Qué lento pasaba el tiempo que tan rápido ha pasado.
A Mercedes le dijeron que nunca valdría la pena esperar, que esperar supondría morir cada día, como si la vida no fuera acaso descontar los días para un final incierto. Pero ella nunca se separó de la cama del hombre que le había preguntado qué haría en los próximos cuarenta años.
A Álex nunca le aceptaron en la escuela de música y deambulaba por las calles tocando una vieja guitarra que encontró entre la basura. Sé que lo pasó mal. Aún le recuerdo paseando en las calles nevadas, tiritando de frío y con una garganta en su canción. Tras besar a su hija en la frente, se subió al escenario olvidando otros tiempos, tiempos donde un negro no podía cantar.
A Sara le gustaba mirar pasar los coches desde su ventana. Hasta que una mañana de abril decidió correr las cortinas y tratar de olvidar que en uno de ellos se fue la vida de su madre.
A Marianela nunca le gustó su nombre, pero se enamoró de la forma en que lo decía Galdós. Una romántica que leía en la trastienda del bar las noches en que sus padres se deslomaban porque alcanzara algún día la universidad.
A Rosa le gustaba pasear por el parque de la mano de su novio, porque nunca pudo hacerlo de la mano de sus padres.
A Lucas no le gusta llorar porque los hombres nunca lloran, pero se olvidó del prejuicio cuando la acunó entre sus brazos, cuando le concedió un baile en su boda y cuando volvió a tararear otra nana.
A Jacinto le costaron tres matrimonios, cinco hijos y cincuenta cenas de Nochebuena descubrir que solo consigo mismo bastaba para ser feliz.
A Joaquín le tiembla el pulso cuando trata de escribir, porque el tiempo se le echó encima y poco a poco ha olvidado lo que sentía por su mujer. Los votos nunca se deben dejar para última hora, menos cuando te apoyas en la espalda de otra mujer.
A Pedro le gustaba mirarse al espejo y disfrazarse de Penélope, pero su hermano mayor siempre prefirió el frío desprecio y los viejos ojos morados. Algunos días hay quien se gira cuando Penélope pasa por su lado abrazando a su marido.
A Torres Espínola le crecían los negocios debajo de la puerta, los papeles verdes le devoraban la oficina y se creía rey de algún lugar olvidado de la justicia. Sus hijos ya no esperan que su padre les arrope, ni él se pudo llevar su riqueza a la tumba.

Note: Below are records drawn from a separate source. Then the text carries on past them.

[config.mk]
export PLATFORM = sky130hd
export DESIGN_NAME = memory_stage
export DESIGN_NICKNAME = d
export VERILOG_FILES = /design/src/rtl/memory_stage_pkg.sv /design/src/rtl/mem_access_fsm.sv /design/src/rtl/memory_stage.sv
export SDC_FILE = /design/constraint.sdc
export NUM_CORES = 1
export LEC_CHECK = 0
export ABC_AREA = 1
export CELL_PAD_IN_SITES_DETAIL_PLACEMENT = 0
export CELL_PAD_IN_SITES_GLOBAL_PLACEMENT = 2
export CORE_ASPECT_RATIO = 1.5
export CORE_MARGIN = 5
export CORE_UTILIZATION = 21
export DETAILED_ROUTE_END_ITERATION = 7
export PLACE_DENSITY = 0.78
export REMOVE_ABC_BUFFERS = 1
export SYNTH_ARGS = -nofsm -noshare
export SYNTH_HDL_FRONTEND = slang
export SYNTH_SLANG_ARGS = --single-unit
[constraint.sdc]
create_clock -name clock -period 1.8 [get_ports clock]
set_clock_uncertainty 0.15 [all_clocks]
set_input_delay 0.18 -clock clock [delete_from_list [all_inputs] [get_ports clock]]
set_output_delay 0.18 -clock clock [all_outputs]
set_load 0.01 [all_outputs]
[src/rtl/memory_stage_pkg.sv]
// Shared pipeline types for the MEM stage: access FSM states and the MEM/WB bundle.
package memory_stage_pkg;

  localparam int DATA_W = 32;
  localparam int REG_W  = 5;

  typedef enum logic {
    IDLE   = 1'b0,
    ACCESS = 1'b1
  } mem_state_t;

  typedef struct packed {
    logic              writereg;
    logic [REG_W-1:0]  regdest;
    logic [DATA_W-1:0] wbvalue;
  } mem_wb_t;

endpackage

[src/rtl/mem_access_fsm.sv]
// Data-memory access FSM: captures a load/store, runs the req/ack handshake, raises the upstream stall.
// Optional MEM_TIMEOUT_EN abandons an access after TIMEOUT_CYCLES unacknowledged cycles and pulses o_err.
module mem_access_fsm #(
  parameter int DATA_W         = 32,
  parameter int REG_W          = 5,
  parameter int TIMEOUT_CYCLES = 16
) (
  input  logic              clock,
  input  logic              reset,
  input  logic              i_readmem,
  input  logic              i_writemem,
  input  logic [DATA_W-1:0] i_regb,
  input  logic              i_selwsource,
  input  logic [REG_W-1:0]  i_regdest,
  input  logic              i_writereg,
  input  logic [DATA_W-1:0] i_wbvalue,
  input  logic              i_mem_ack,
  output logic              o_mem_req,
  output logic              o_mem_we,
  output logic [DATA_W-1:0] o_mem_addr,
  output logic [DATA_W-1:0] o_mem_wdata,
  output logic              o_idle,
  output logic              o_start,
  output logic              o_done,
  output logic              o_stall,
  output logic [REG_W-1:0]  o_cap_regdest,
  output logic              o_cap_writereg,
  output logic              o_cap_selwsource,
  output logic              o_err
);
  import memory_stage_pkg::mem_state_t;
  import memory_stage_pkg::IDLE;
  import memory_stage_pkg::ACCESS;

  mem_state_t r_state;
  logic       w_start;
  logic       w_ack;
  logic       w_expire;
  logic       w_finish;

  assign w_start  = (r_state == IDLE) && (i_readmem || i_writemem);
  assign w_ack    = (r_state == ACCESS) && i_mem_ack;
  assign w_finish = w_ack || w_expire;

  always_ff @(posedge clock) begin
    if (reset) begin
      r_state          <= IDLE;
      o_mem_req        <= 1'b0;
      o_mem_we         <= 1'b0;
      o_mem_addr       <= '0;
      o_mem_wdata      <= '0;
      o_cap_regdest    <= '0;
      o_cap_writereg   <= 1'b0;
      o_cap_selwsource <= 1'b0;
    end else if (w_start) begin
      r_state          <= ACCESS;
      o_mem_req        <= 1'b1;
      o_mem_we         <= i_writemem;
      o_mem_addr       <= i_wbvalue;
      o_mem_wdata      <= i_regb;
      o_cap_regdest    <= i_regdest;
      // A store never writes back, even when readmem is also set.
      o_cap_writereg   <= i_writereg && !i_writemem;
      o_cap_selwsource <= i_selwsource;
    end else if (w_finish) begin
      r_state   <= IDLE;
      o_mem_req <= 1'b0;
    end
  end

  assign o_idle  = (r_state == IDLE);
  assign o_start = w_start;
  assign o_done  = w_ack;
  assign o_stall = !reset && (w_start || ((r_state == ACCESS) && !w_finish));

`ifdef MEM_TIMEOUT_EN
  localparam int CNT_W = $clog2(TIMEOUT_CYCLES + 1);

  logic [CNT_W-1:0] r_timeout_cnt;
  logic             r_err;

  // Expiry fires on the TIMEOUT_CYCLES-th unacknowledged ACCESS cycle; an ack that cycle wins.
  assign w_expire = (r_state == ACCESS) && !i_mem_ack &&
                    (r_timeout_cnt == CNT_W'(TIMEOUT_CYCLES - 1));

  always_ff @(posedge clock) begin
    if (reset) begin
      r_timeout_cnt <= '0;
      r_err         <= 1'b0;
    end else begin
      r_err <= w_expire;
      if (w_start) begin
        r_timeout_cnt <= '0;
      end else if ((r_state == ACCESS) && !i_mem_ack && !w_expire) begin
        r_timeout_cnt <= r_timeout_cnt + 1'b1;
      end
    end
  end

  assign o_err = r_err;
`else
  assign w_expire = 1'b0;
  assign o_err    = 1'b0;
`endif

endmodule

[src/rtl/memory_stage.sv]
// Pipeline MEM stage: pass-through of ALU results or load/store via mem_access_fsm, writeback muxing here.
// Define MEM_TIMEOUT_EN to enable the access timeout and mem_err pulse.
module memory_stage #(
  parameter int DATA_W         = memory_stage_pkg::DATA_W,
  parameter int REG_W          = memory_stage_pkg::REG_W,
  parameter int TIMEOUT_CYCLES = 16
) (
  input  logic              clock,
  input  logic              reset,
  input  logic              ex_mem_readmem,
  input  logic              ex_mem_writemem,
  input  logic [DATA_W-1:0] ex_mem_regb,
  input  logic              ex_mem_selwsource,
  input  logic [REG_W-1:0]  ex_mem_regdest,
  input  logic              ex_mem_writereg,
  input  logic [DATA_W-1:0] ex_mem_wbvalue,
  output logic              mem_req,
  output logic              mem_we,
  output logic [DATA_W-1:0] mem_addr,
  output logic [DATA_W-1:0] mem_wdata,
  input  logic [DATA_W-1:0] mem_rdata,
  input  logic              mem_ack,
  output logic              mem_if_stall,
  output logic              mem_wb_writereg,
  output logic [REG_W-1:0]  mem_wb_regdest,
  output logic [DATA_W-1:0] mem_wb_wbvalue,
  output logic              mem_err
);
  import memory_stage_pkg::mem_wb_t;

  logic             w_idle;
  logic             w_start;
  logic             w_done;
  logic [REG_W-1:0] w_cap_regdest;
  logic             w_cap_writereg;
  logic             w_cap_selwsource;
  mem_wb_t          r_mem_wb;

  mem_access_fsm #(
    .DATA_W         (DATA_W),
    .REG_W          (REG_W),
    .TIMEOUT_CYCLES (TIMEOUT_CYCLES)
  ) u_access_fsm (
    .clock            (clock),
    .reset            (reset),
    .i_readmem        (ex_mem_readmem),
    .i_writemem       (ex_mem_writemem),
    .i_regb           (ex_mem_regb),
    .i_selwsource     (ex_mem_selwsource),
    .i_regdest        (ex_mem_regdest),
    .i_writereg       (ex_mem_writereg),
    .i_wbvalue        (ex_mem_wbvalue),
    .i_mem_ack        (mem_ack),
    .o_mem_req        (mem_req),
    .o_mem_we         (mem_we),
    .o_mem_addr       (mem_addr),
    .o_mem_wdata      (mem_wdata),
    .o_idle           (w_idle),
    .o_start          (w_start),
    .o_done           (w_done),
    .o_stall          (mem_if_stall),
    .o_cap_regdest    (w_cap_regdest),
    .o_cap_writereg   (w_cap_writereg),
    .o_cap_selwsource (w_cap_selwsource),
    .o_err            (mem_err)
  );

  // Non-memory ops flow straight through; every other cycle issues a bubble unless an access completes.
  always_ff @(posedge clock) begin
    if (reset) begin
      r_mem_wb <= '0;
    end else if (w_done) begin
      r_mem_wb.writereg <= w_cap_writereg;
      r_mem_wb.regdest  <= w_cap_regdest;
      r_mem_wb.wbvalue  <= w_cap_selwsource ? mem_rdata : mem_addr;
    end else if (w_idle && !w_start) begin
      r_mem_wb.writereg <= ex_mem_writereg;
      r_mem_wb.regdest  <= ex_mem_regdest;
      r_mem_wb.wbvalue  <= ex_mem_wbvalue;
    end else begin
      r_mem_wb.writereg <= 1'b0;
    end
  end

  assign mem_wb_writereg = r_mem_wb.writereg;
  assign mem_wb_regdest  = r_mem_wb.regdest;
  assign mem_wb_wbvalue  = r_mem_wb.wbvalue;

endmodule

== Word level (Yosys, flattened, before mapping) ==
Cells that the tools add are included.
Storage, ports and cells
  register bits: 111
  bits of input ports: 108
  output and inout bits: 106
  word-level logic and storage cells: 31
Cells by class
  mux-type cells: 6
  bitwise gates (word level): 1
  reduce and logical (&&, ||, !) cells: 14
Operators with widths (number)
  two-way mux 38 bit: 1
  two-way mux 37 bit: 1
  two-way mux 32 bit: 1
  logical AND 1 bit: 6
  logical NOT 1 bit: 4
  nonzero test 2 bit: 2
  two-way mux 1 bit: 3
  logical OR 1 bit: 2
  NOT 1 bit: 1

== Logic depth before layout (Yosys ltp) ==
Gate-level depths: netlist of the first run.
  word-level depth: 6
  mapped depth: 9
  depth with buffers taken out: 7

== Cells and area by module ==
A second synthesis of the first run with hierarchy kept.
Second synthesis, totals
  cells, all modules: 903
  area total of the unflattened synthesis: 5773.0 um2
By module, submodules not included
  mem_access_fsm: times used 1, cells each 475, area each 3144.3 um2, seq. area each 1461.4 um2
  memory_stage: times used 1, cells each 428, area each 2628.8 um2, seq. area each 760.7 um2

== Least setup slack after synthesis of the first run ==
Ideal clock, no wire load.
  path type: flip-flop to flip-flop
  from: reg u_access_fsm.o_mem_req (netlist name)
  to: reg r_mem_wb, in the netlist mem_wb_regdest[0]
  setup time: 58 ps
  data arrival time: 1125 ps
  slack: 467 ps
  cell stages (with the launch flop): 9
  clock period less this slack: 1333 ps
  cell sequence: dfxtp_1 -> inv_1 -> nand2_2 -> nand2_1 -> nor2_2 -> buf_4 -> buf_6 -> nand2_1 -> nand2_1
RTL lines
  end: declaration: RTL line memory_stage.sv:37  | mem_wb_t r_mem_wb;

==> flow_metrics.py, run 1 <==
metrics = {
    "critical_path": {
        "crit_path_max_fanout": 5,
        "path_cells": "inv_1 > nand2_2 > nand2_1 > nor2_4 > buf_4",
        "cp_data_required_time_ns": 1.47,
        "cpPeakStageDelay_ns": 0.37,
        "startpoint_type": "register",
        "reg2reg_to": "mem_wb_wbvalue[19]$_SDFFE_PP0P_",
        "r2r_slack_ns": 0.27,
        "arrival_ns": 1.38,
        "cp-end-kind": "primary output",
        "cp_slowest_cell": "dfxtp_2",
        "reg2reg_depth": 8,
        "critPathTopFamily": "simple AND/OR/NAND/NOR gates",
        "path_buf_inv": 2,
        "critPathKind": "register to primary output",
        "r2r_start": "u_access_fsm.o_mem_req$_SDFFE_PP0P_",
    },
    "clock_tree": {
        "cts_max_path_buffers": 2,
        "cts_tree": "yes",
        "cts.sinks": 111,
        "clkSlewWorstSetupHoldPaths_ns": 0.08,
        "clk_latency_ns": 0.35,
        "h-tree-depth": 3,
        "root_buffer": "clkbuf_16",
        "holdBufCountCts": 0,
        "cts_buffers": 9,
    },
    "synthesis": {
        "yosysTopAreaCell": "dfxtp_1",
        "syn_inst": 708,
        "synth_cell_type_count": 19,
        "synth_seq_cells": 111,
        "syn_area_per_cell_um2": 6.56,
        "synth_commonest_cells": "nand2_1 (324), nor2_1 (141), dfxtp_1 (111), o21ai_0 (70), buf_2 (20)",
        "yosysMostFrequentCell": "nand2_1",
        "syn_area_um2": 4650,
        "synth.area.top_cells": "dfxtp_1 (48%), nand2_1 (26%), nor2_1 (11%)",
        "synth.yosys.warnings": 0,
        "ys_async_sr_fraction_pct": 0,
        "synth_flop_cell": "dfxtp_1",
        "synth_top_area_share_pct": 47.8,
        "ys_seq_area_share_pct": 47.8,
        "synth_edf_count": 0,
    },
    "layout": {
        "drive_gt1_share_pct": 5.15,
        "fillers": 2364,
        "syn2layout_area_growth_pct": 61.7,
        "nets": 1015,
        "fin_area_um2": 7510,
        "multi_input_area_um2": 2180,
        "final_util_pct": 34.6,
        "seqCellArea_um2": 2220,
        "n_antenna_cell": 0,
    },
    "die": {
        "die_x_um": 131,
        "initial_utilization_pct": 21.4,
        "core_um2": 21700,
        "die_area_um2": 25300,
        "die_height_um": 192,
        "ioPinCount": 214,
        "rows": 66,
    },
    "detailed_routing": {
        "vias_per_cell": 4.13,
        "route.detailed.drc": 0,
        "drt_iter0_drc": 128,
        "avgRoutedWirePerCell_um": 15.5,
        "ant_nets": 0,
        "wl_mm": 18.4,
        "drtPass1Iterations": 4,
        "num_vias": 4890,
    },
    "sta": {
        "fin_crit_sh_pct": 95.0,
        "slew_viol_final": 0,
        "fmax_mhz": 585,
        "worst_slack_ns": 0.0906,
        "setup_viol": 0,
        "rsz0062_at_grt": "false",
        "min_period_ns": 1.71,
        "hold_ws_ns": 0.292,
        "hold_viol": 0,
    },
    "power_and_ir_drop": {
        "power_frac_seq_pct": 42.3,
        "peakVddDrop_uv": 393,
        "p_int_mw": 4.71,
        "combPwrFrac_pct": 23.5,
        "powerDensity_nw_per_um2": 879,
        "power_mw": 6.60,
        "power_frac_clock_pct": 34.2,
        "power.switching_mw": 1.89,
        "swShare_pct": 28.6,
        "power_leakage_nw": 3.36,
    },
    "worst_hold_path": {
        "hold_path_class": "primary input to register",
        "hold_start": "ex_mem_regb[28]",
        "whs_path_depth": 3,
        "holdPathEnd": "u_access_fsm.o_mem_wdata[28]$_SDFFE_PP0P_",
    },
    "global_route": {
        "grtUsageTotal_pct": 14.4,
        "grt_max_degree": 55,
        "antenna_found_initial": 0,
        "grt_pass1_wl_mm": 28.3,
        "grt_pass1_vias": 4957,
        "overflow": 0,
    },
    "run": {
        "maxCapViolCount": 0,
    },
    "placement": {
        "dpl.hpwl_mm": 13.0,
        "pre_cts_ws_ns": 0.0261,
        "placed_area_um2": 7180,
        "numPortBuffers": 212,
        "place_congestion": 0.768,
    },
    "outcome": {
        "status": "completed",
    },
}
layout make-up:
class / count / share of cell area, %
clock inverter: 7 / 1.37
sequential: 111 / 29.6
clock buffer: 9 / 3.00
multi-input combinational: 546 / 29.1
inverter: 6 / 0.300
tap: 272 / 4.53
timing repair buffer: 233 / 32.1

A Gabriel, su hija se le fugó con un novio. Pero cada Nochebuena sigue poniendo sus cubiertos a la mesa, esperando que él se la devuelva de la muerte.
A Teresa cada fin de año le recordaba que ya nunca oiría sus voces, pero miraba la cena en la mesa y sonreía con entereza para no apagar la sonrisa de sus nietos.
A Sara le costó veinte años descubrir el esfuerzo de su abuela. A Gabriel tan solo cuarenta. Rosa lo supo desde el principio.
A Raimunda se la espera siempre en su casa, sus hijos lloran por la noche, su marido abrumado por la pena espera en la puerta como un perro fiel. Cuando la puerta se abría cada noche, llegaba la felicidad a su silla de ruedas.
A Juan nadie lo quiere más que Quique. Todavía bailan cada Nochevieja en plena Puerta del Sol, donde fingieron conocerse por primera vez y olvidaron que Juan lo abandonó por anhelar una vida normal.
A Lucía le apasionaban los cuentos de príncipes azules y perdices para cenar. Aunque hoy despliega su pasión con María en el balcón.
A Enrique le encantaba la tradición, engalanar su casa por Navidad, divertir a sus hijos, bailar con su esposa en el salón, rasgar el ambiente con una guitarra, leer un cuento cada noche junto a sus camas. Y nunca tuvo reparos en abrir un rincón en su corazón al novio de su hijo.
A Dolores siempre le dijeron que el amor era para toda la vida, y siempre lo quiso, a pesar de que otros hombres pasaran por su cama, y de que nunca le dijeron cómo amar cuando la vida se viste de luto.
A Ramiro le encanta pasar tiempo con los amigos en el bar, recordaba viejas juergas juveniles con ellos, pero cuando cerraba la cancela, tan solo deseaba tener más tiempo para su hija.
A Paula no se le olvida su primer viaje a Granada, viendo la literatura hecha tierra que su padre soñó hasta desaparecer. Porque ella misma encontró su sueño en aquel muchacho que balbuceaba en inglés canciones de amor.
A Luis, siempre tan tímido, se le hacía un nudo en la garganta cuando acercaba sus labios al oído de María Gabriela, para decirle tras cinco largos años juntos que todavía te espero entre mis brazos, como la primera y hasta la última vez.
Qué lento pasaba el tiempo que tan rápido ha pasado.